Another ho-hum day in the radiation glow room on the terrible table (eleven more to go) and I don’t mean to sound blasé about it. It’s probably the least blasé thing I’ve ever been through. But, an odd thing is happening:

I’m setting up some tension on my mind’s back burner, and I can feel it beginning to simmer. This regimen I’ve been in for more than a month, radical and un-blasé as it is, now also feels like a kind of sanctuary for the anti-hero in me.

The side effects of radiation treatment have now become fully realized, and with two weeks to go, the Doc says I can expect some worsening before the bettering begins.
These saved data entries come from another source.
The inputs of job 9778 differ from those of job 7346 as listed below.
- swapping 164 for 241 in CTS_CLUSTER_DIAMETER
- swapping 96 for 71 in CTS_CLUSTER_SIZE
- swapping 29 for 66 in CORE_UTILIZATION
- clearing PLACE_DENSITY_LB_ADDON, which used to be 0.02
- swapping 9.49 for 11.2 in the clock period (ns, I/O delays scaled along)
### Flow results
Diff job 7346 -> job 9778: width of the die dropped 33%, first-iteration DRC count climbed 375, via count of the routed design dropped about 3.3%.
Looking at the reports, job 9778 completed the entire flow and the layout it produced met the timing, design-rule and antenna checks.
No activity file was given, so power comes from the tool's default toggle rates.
==> flow/design.v (excerpt) <==
module BobTop (
	clock,
	reset,
	rx,
	runway_override,
	emergency_override,
	tx,
	framing_error,
	runway_active,
	emergency,
	receiving,
	sending
);
Size: ~1,900 cells after synthesis, ~300 flip-flops.
==> flow/config.mk <==
export PLATFORM = sky130hd
export DESIGN_NAME = BobTop
export DESIGN_NICKNAME = BobTop
export VERILOG_FILES = /design/flow/design.v
export SDC_FILE = /design/flow/constraint.sdc
export NUM_CORES = 4
export LEC_CHECK = 0
export ABC_AREA = 1
export CAP_MARGIN = 20
export CELL_PAD_IN_SITES_DETAIL_PLACEMENT = 0
export CELL_PAD_IN_SITES_GLOBAL_PLACEMENT = 0
export CORE_MARGIN = 4
export CORE_UTILIZATION = 39
export CTS_CLUSTER_DIAMETER = 359
export GPL_TIMING_DRIVEN = 1
export HOLD_SLACK_MARGIN = 0.21
export MAX_ROUTING_LAYER = met4
export PLACE_DENSITY_LB_ADDON = 0.19
export SETUP_SLACK_MARGIN = 1.33
export SLEW_MARGIN = 20
export TNS_END_PERCENT = 30
==> flow/constraint.sdc <==
create_clock -name core_clock -period 14.4 [get_ports {clock}]
set_input_delay 2.8800 -clock core_clock [delete_from_list [all_inputs] [get_ports {clock}]]
set_output_delay 2.8800 -clock core_clock [all_outputs]
set_load 0.01 [all_outputs]
run.sh (not shown) runs the stock make flow with config.mk's settings and CLKGATE_MAP_FILE=.
Change:
--- a/flow/config.mk
+++ b/flow/config.mk
@@ -8 +7,0 @@
-export ABC_AREA = 1
@@ -14,2 +13,2 @@
-export CTS_CLUSTER_DIAMETER = 359
-export GPL_TIMING_DRIVEN = 1
+export CTS_CLUSTER_DIAMETER = 220
+export GPL_TIMING_DRIVEN = 0
@@ -18 +17 @@
-export PLACE_DENSITY_LB_ADDON = 0.19
+export PLACE_DENSITY = 0.81
@@ -21 +20 @@
-export TNS_END_PERCENT = 30
+export TNS_END_PERCENT = 55
==> flow/constraint.sdc (replaced) <==
create_clock -name core_clock -period 29.5 [get_ports {clock}]
set_input_delay 5.9000 -clock core_clock [delete_from_list [all_inputs] [get_ports {clock}]]
set_output_delay 5.9000 -clock core_clock [all_outputs]
set_load 0.01 [all_outputs]
Via count shrinks by 9.0%.
Worst setup slack improves by 9.1 ns.
Clock-buffer cell count shrinks by 11.
Die size shrinks by 1.7%.
Utilization grows by 0.78 points.
Global-route usage shrinks by 0.86 points.
Hold slack hardly moves.
Wire length shrinks by 5.2%.
## JK
Design fp_mul, start of the top module:
module fp_mul(clk, op1, op2, result, under, over);
input wire clk;
input wire [15:0] op1, op2;
output reg [15:0] result;
output reg under, over;
reg [15:0] op1reg, op2reg;
wire [21:0] signew;
wire [4:0] expnew;
wire signnew;
wire [15:0] fp_result;
wire fp_under, fp_over;
always @(posedge clk)
begin
	op1reg <= op1;
	op2reg <= op2;
	result <= fp_result;
	under <= fp_under;
	over <= fp_over;
end
fp1 stage1(.sig1(op1reg[10:0]), .sig2(op2reg[10:0]), .exp1(op1reg[14:11]), .exp2(op2reg[14:11]),
	.sign1(op1reg[15]), .sign2(op2reg[15]), .signew(signew), .expnew(expnew), .signnew(signnew));
fp2 stage2(.sig(signew), .exp(expnew), .sign(signnew), .fp_result(fp_result), .under(fp_under), .over(fp_over));
endmodule
Size: about 750 cells after synthesis, ~51 I/O pins.
==> flow/config.mk <==
export PLATFORM = sky130hd
export DESIGN_NAME = fp_mul
export DESIGN_NICKNAME = fp_mul
export VERILOG_FILES = /design/flow/design.v
export SDC_FILE = /design/flow/constraint.sdc
export NUM_CORES = 4
export LEC_CHECK = 0
export ABC_AREA = 1
export CAP_MARGIN = 20
export CELL_PAD_IN_SITES_DETAIL_PLACEMENT = 0
export CORE_ASPECT_RATIO = 0.83
export CORE_MARGIN = 2
export CORE_UTILIZATION = 68
export CTS_CLUSTER_DIAMETER = 43
export CTS_CLUSTER_SIZE = 75
export HOLD_SLACK_MARGIN = -0.1
export SLEW_MARGIN = 35
export TNS_END_PERCENT = 70
==> flow/constraint.sdc <==
create_clock -name core_clock -period 4.93 [get_ports {clk}]
set_input_delay 0.9860 -clock core_clock [delete_from_list [all_inputs] [get_ports {clk}]]
set_output_delay 0.9860 -clock core_clock [all_outputs]
set_load 0.01 [all_outputs]
run.sh (not shown) runs the stock make flow with config.mk's settings and CLKGATE_MAP_FILE=.
JK | status: complete | timing, DRC, antenna: pass
## Diff of input files: MS against JK
Settings: changing CORE_UTILIZATION from 68 to 40; removing CTS_CLUSTER_SIZE (formerly 75); removing CTS_CLUSTER_DIAMETER (formerly 43); removing HOLD_SLACK_MARGIN (formerly -0.1); removing CORE_ASPECT_RATIO (formerly 0.83); removing CELL_PAD_IN_SITES_DETAIL_PLACEMENT (formerly 0); removing ABC_AREA (formerly 1); changing SLEW_MARGIN from 35 to 20; removing TNS_END_PERCENT (formerly 70); changing the clock period (ns, I/O delays scaled along) from 4.93 to 5.3.
Results
Of the two values seen for launching instance or port of the critical path, op2reg[5] was produced by MS and op2reg[4] by JK. JK → MS: worst-case setup margin in the final layout went up, area overhead of the layout relative to synthesis went up 4.2 points, met1 wire length went down by 4.3%, register-to-register slack increased by 0.04 ns relative to the old numbers, utilization now sits lower. Total power consumption of the routed design is higher on JK.
Input-level comparison between AL and MS:
Settings: CORE_UTILIZATION now 71, was 40; ABC_AREA now 1, previously not set; the clock period (ns, I/O delays scaled along) now 1.59, was 5.3.
- Instance count of the mapped netlist ends up higher on AL.
- The final reports for AL and MS show AND-OR/OR-AND share of the synthesized area lower in the former.
- Sort MS and AL by xor and xnor fraction of the mapped netlist area, ascending, and AL comes first.
- Per the comparison of AL with MS, area fraction in and, or, nand and nor cells after synthesis rose by 4.8 points; initial cell density of the core saw an increase.
- AL got as far as 4_1_cts, where a tool error ended the run.

* * *

v46:
The RTL this note starts from:
==> flow/design.v <==
module fp1(sig1, sig2, exp1, exp2, sign1, sign2, signew, expnew, signnew);
input wire [10:0] sig1, sig2; 
input wire [3:0] exp1, exp2;
input wire sign1, sign2;
output wire [21:0] signew;
output wire [4:0] expnew;
output wire signnew;
assign expnew = exp1 + exp2 - 3'b111;
assign signew = sig1 * sig2;
assign signnew = sign1 ^ sign2;
endmodule
module fp2(sig, exp, sign, fp_result, under, over);
input wire [21:0] sig;
input wire [4:0] exp;
input wire sign;
output wire [15:0] fp_result;
output wire under, over;
reg [21:0] tempsig;
reg [4:0] tempexp;
reg underflow;
reg overflow;
always @(*)
begin
	if(sig[20]==1'b0)
		begin
			tempsig = sig >> 1;
			tempexp = exp + 1'b1;
		end
	else 
		begin
			tempsig = sig;
			tempexp = exp;
		end
	if (tempexp > 5'd24) underflow = 1'b1;
	else underflow = 1'b0;
	if (tempexp[4]==1) overflow = 1'b1;
	else overflow =1'b0;
end
assign fp_result = {sign, tempexp[3:0], tempsig[19:9] };
assign under = underflow;
assign over = overflow;
endmodule
module fp_mul(clk, op1, op2, result, under, over);
input wire clk;
input wire [15:0] op1, op2;
output reg [15:0] result;
output reg under, over;
reg [15:0] op1reg, op2reg;
wire [21:0] signew;
wire [4:0] expnew;
wire signnew;
wire [15:0] fp_result;
wire fp_under, fp_over;
always @(posedge clk)
begin
	op1reg <= op1;
	op2reg <= op2;
	result <= fp_result;
	under <= fp_under;
	over <= fp_over;
end
fp1 stage1(.sig1(op1reg[10:0]), .sig2(op2reg[10:0]), .exp1(op1reg[14:11]), .exp2(op2reg[14:11]),
	.sign1(op1reg[15]), .sign2(op2reg[15]), .signew(signew), .expnew(expnew), .signnew(signnew));
fp2 stage2(.sig(signew), .exp(expnew), .sign(signnew), .fp_result(fp_result), .under(fp_under), .over(fp_over));
endmodule
==> flow/config.mk <==
export PLATFORM = sky130hd
export DESIGN_NAME = fp_mul
export DESIGN_NICKNAME = fp_mul
export VERILOG_FILES = /design/flow/design.v
export SDC_FILE = /design/flow/constraint.sdc
export NUM_CORES = 4
export LEC_CHECK = 0
export CAP_MARGIN = 20
export CELL_PAD_IN_SITES_DETAIL_PLACEMENT = 1
export CELL_PAD_IN_SITES_GLOBAL_PLACEMENT = 2
export CORE_ASPECT_RATIO = 0.89
export CORE_MARGIN = 6
export CORE_UTILIZATION = 59
export GPL_TIMING_DRIVEN = 0
export MAX_ROUTING_LAYER = met5
export MIN_ROUTING_LAYER = met2
export PLACE_DENSITY = 0.55
export SETUP_SLACK_MARGIN = 0.26
export SLEW_MARGIN = 20
export TNS_END_PERCENT = 95
==> flow/constraint.sdc <==
create_clock -name core_clock -period 7.58 [get_ports {clk}]
set_input_delay 1.5160 -clock core_clock [delete_from_list [all_inputs] [get_ports {clk}]]
set_output_delay 1.5160 -clock core_clock [all_outputs]
set_load 0.01 [all_outputs]
v46 did not finish; a tool error ended it in 3_1_place_gp_skip_io.
diff inputs: v46 => v43
- a change of CORE_MARGIN from 6 to 2
- an added ABC_AREA of 1
- a deleted MAX_ROUTING_LAYER that had been met5
- a deleted CELL_PAD_IN_SITES_GLOBAL_PLACEMENT that had been 2
- a deleted PLACE_DENSITY that had been 0.55
- a change of CORE_UTILIZATION from 59 to 72
- a deleted MIN_ROUTING_LAYER that had been met2
- a deleted CELL_PAD_IN_SITES_DETAIL_PLACEMENT that had been 1
- a deleted CORE_ASPECT_RATIO that had been 0.89
- a deleted TNS_END_PERCENT that had been 95
- a deleted SETUP_SLACK_MARGIN that had been 0.26
- a deleted GPL_TIMING_DRIVEN that had been 0
- an added CTS_CLUSTER_SIZE of 100
- a change of the clock period (ns, I/O delays scaled along) from 7.58 to 4.82
==> results <==
v43 finished every stage; the final checks, however, were not passed, the failures being negative setup slack.
As the logs show, v46 stopped at 3_1_place_gp_skip_io after a tool error, so it never reached the end of the flow.
Against v46, v43 reports a average cell area after synthesis that is lower.
On die width: between v46 and v43, it ends up higher for v46.
Relative to v46, area after synthesis has increased by 360 µm² in v43.
Going from v46 to v43, sequential-to-total area share from yosys stat lost 1.2 points, number of cells in Yosys stat picked up an extra about 32%, count of unique library cells instantiated by Yosys lost 36%, synthesized cell count picked up an extra 32%.
Diff v46 -> v43 | total die size | decrease of 25%
Re number of storage elements in the synthesis netlist: no difference whatsoever between v43 and v46.
v43 — standard cell core area 11% lower, v46 as reference
Input changes introduced in v20 (baseline for comparison: v43):
- CORE_UTILIZATION: 72 -> 68
- CTS_CLUSTER_SIZE: 100 -> 74
- SETUP_SLACK_MARGIN: unset -> -0.06
- HOLD_SLACK_MARGIN: unset -> -0.09
- the clock period (ns, I/O delays scaled along): 4.82 -> 5.01
[summary]
v20 vs v43: area growth from synthesis to layout down
Sort v20 and v43 by die boundary height asc -> top: v43
Looking only at die area, and setting everything else aside, the higher value of v20 and v43 goes to v20.
v20 has completed all stages; timing, DRC and antenna checks passed.
Compared with v43, v20 shows final critical path time including I/O delays and setup higher by 0.0069 ns.
A first element of the critical path of op1reg[8]$_DFF_P_ is what v43 shows, while op2reg[2]$_DFF_P_ belongs to v20.
--- input diff v20..v11 ---
- ABC_AREA: 1 -> unset
- SETUP_SLACK_MARGIN: -0.06 -> 1.02
- CORE_UTILIZATION: 68 -> 58
- HOLD_SLACK_MARGIN: -0.09 -> unset
- CTS_CLUSTER_SIZE: 74 -> unset
- the clock period (ns, I/O delays scaled along): 5.01 -> 3.9
--- outcome ---
- Although it ran to completion, v11 produced a layout that fails the final checks because of negative setup slack.
- In the metrics for v11 and v20, the one carrying the higher wire length of the first global-routing pass is v20.
- [v11 vs v20] first-iteration DRC count: lower in v11
- From v20 to v11 the numbers moved as follows: share of synthesized area spent on multiplexers increased 1.0 points; worst path required time decreased 1.09 ns; standard cell core area increased about 11%; net switching power figure increased about 26%.
- Count of input and output buffers came out exactly the same in v11 and v20.
- [compare] base=v20 new=v11: total wirelength of the detailed-routed design -870 µm, total negative setup slack has decreased.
My chest skin over the target area reddening and on the brink of breakdown, painful all the time, itching at the edges, -- bad as it is, and as much as it and other fallouts may not have reached their peaks, they're also the outward manifestations of the inner healing: a shrinking tumor.

We won’t know what degree of healing until we re-assess with the follow-up diagnostics at the end of radiation and chemo.

That’s where my anxiety sits like a soup about to boil over. I was going to say like a hitchhiking gorilla up ahead, but I’ve already mixed enough metaphors and clichés in this diary to touch a ten-foot bridge like there’s no tomorrow.

Point is: while I’m being treated, yes, there are these side effects we’ve been reading about, some annoying, some damned painful. But, underneath and inside, I’m on the mend.

And, as long as I’m being treated, I’m healing, and everything else is on hold.

But, when the treatment(s) stop, that’s when my “normal” life jumpstarts and we’ll find out just HOW MUCH healing.

And that will determine where my cancer has taken me, and where my next stops might be.

So, screw it, I’m going with the hitchhiking gorilla visual. I’ll just have to hope he’s got gas money.